Sunday, September 17, 2017

Today’s Scripture Reading | Matthew 18:21–35

Then Peter came and said to him, “Lord, if another member of the church sins against me, how often should I forgive? As many as seven times?” Jesus said to him, “Not seven times, but, I tell you, seventy-seven times. “For this reason the kingdom of heaven may be compared to a king who wished to settle accounts with his slaves. When he began the reckoning, one who owed him ten thousand talents was brought to him; and, as he could not pay, his lord ordered him to be sold, together with his wife and children and all his possessions, and payment to be made. So the slave fell on his knees before him, saying, ‘Have patience with me, and I will pay you everything.’ And out of pity for him, the lord of that slave released him and forgave him the debt. But that same slave, as he went out, came upon one of his fellow slaves who owed him a hundred denarii; and seizing him by the throat, he said, ‘Pay what you owe.’ Then his fellow slave fell down and pleaded with him, ‘Have patience with me, and I will pay you.’ But he refused; then he went and threw him into prison until he would pay the debt. When his fellow slaves saw what had happened, they were greatly distressed, and they went and reported to their lord all that had taken place. Then his lord summoned him and said to him, ‘You wicked slave! I forgave you all that debt because you pleaded with me. Should you not have had mercy on your fellow slave, as I had mercy on you?’ And in anger his lord handed him over to be tortured until he would pay his entire debt. So my heavenly Father will also do to every one of you, if you do not forgive your brother or sister from your heart.” (NRSV)

Reflection
I give people the benefit of the doubt, almost to a fault. I’m not quick to hold a grudge, and I can’t stand being upset with someone. But when I’m deeply hurt, the process of forgiveness can be quite heavy. Logically I know the person wants to make things right and own up to hurt and pain that was caused. Emotionally, I want to reconcile that pain, but the pain I’m feeling, and I know the other is feeling, lingers.

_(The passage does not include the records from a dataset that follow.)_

### src/rtl/morse_char_sequencer_if.sv
// morse_char_sequencer_if: ROM lookup and FIFO write bus between sequencer and char datapath
interface morse_char_sequencer_if;
  logic [7:0] rom_addr;
  logic [7:0] rom_data;
  logic fifo_full;
  logic fifo_wr_en;
  logic [7:0] fifo_din;
  modport master(output rom_addr, fifo_wr_en, fifo_din, input rom_data, fifo_full);
  modport slave(input rom_addr, fifo_wr_en, fifo_din, output rom_data, fifo_full);
endinterface

### src/rtl/morse_char_sequencer_accumulator.sv
// morse_char_sequencer_accumulator: symbol shift register, saturating count, sticky overflow, clear on gap
module morse_char_sequencer_accumulator
  import morse_char_sequencer_pkg::*;
(
  input  logic       clk,
  input  logic       reset,
  input  logic       dot,
  input  logic       dash,
  input  logic       clr,
  output logic [4:0] sym_bits,
  output logic [2:0] sym_count,
  output logic [4:0] sym_enable,
  output logic       overflow
);
  logic sym;
  logic [4:0] b0;
  logic [2:0] c0;
  logic o0;
  assign sym = dot ^ dash;
  // a symbol arriving on the clearing cycle starts the next letter
  always_comb begin
    b0 = clr ? 5'd0 : sym_bits;
    c0 = clr ? 3'd0 : sym_count;
    o0 = clr ? 1'b0 : overflow;
  end
  always_ff @(posedge clk) begin
    if (reset) begin
      sym_bits <= '0;
      sym_count <= '0;
      overflow <= 1'b0;
    end else begin
      sym_bits <= sym ? {b0[3:0], dash} : b0;
      sym_count <= (sym && c0 != 3'(MAX_SYMBOLS)) ? c0 + 3'd1 : c0;
      overflow <= o0 | (sym && c0 == 3'(MAX_SYMBOLS));
    end
  end
  assign sym_enable = 5'((6'd1 << sym_count) - 6'd1);
endmodule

Feminist writer bell hooks wrote, “For me, forgiveness and compassion are always linked: how do we hold people accountable for wrongdoing and yet at the same time remain in touch with their humanity enough to believe in their capacity to be transformed?”

In today’s Gospel, we learn the importance of forgiveness and the importance of offering it constantly. As Christ tells Peter, there should be no end to the number of times we forgive. That is not our initial reaction when pain enters our heart, however. It is much easier to hold that fault over a person and withhold love and trust.

But as we learn from Jesus’ parable of the unmerciful servant, we must remain meek and humble when asked for forgiveness. The servant receives forgiveness from his master but quickly forgets that mercy when given the chance to do the same.

The human reaction is to dismiss a request for forgiveness. A wrong has been done, and trust cannot be returned. However, it is a Christ-like reaction to remain humble, to remember all our wrongdoings have already been forgiven through Christ’s sacrificial love. We must follow Christ’s example of mercy and share that grace freely as it is shared with us.

Prayer
God of love and mercy, guide me in recognizing the chance to renew love, mend hearts, and forgive with unending grace. Amen.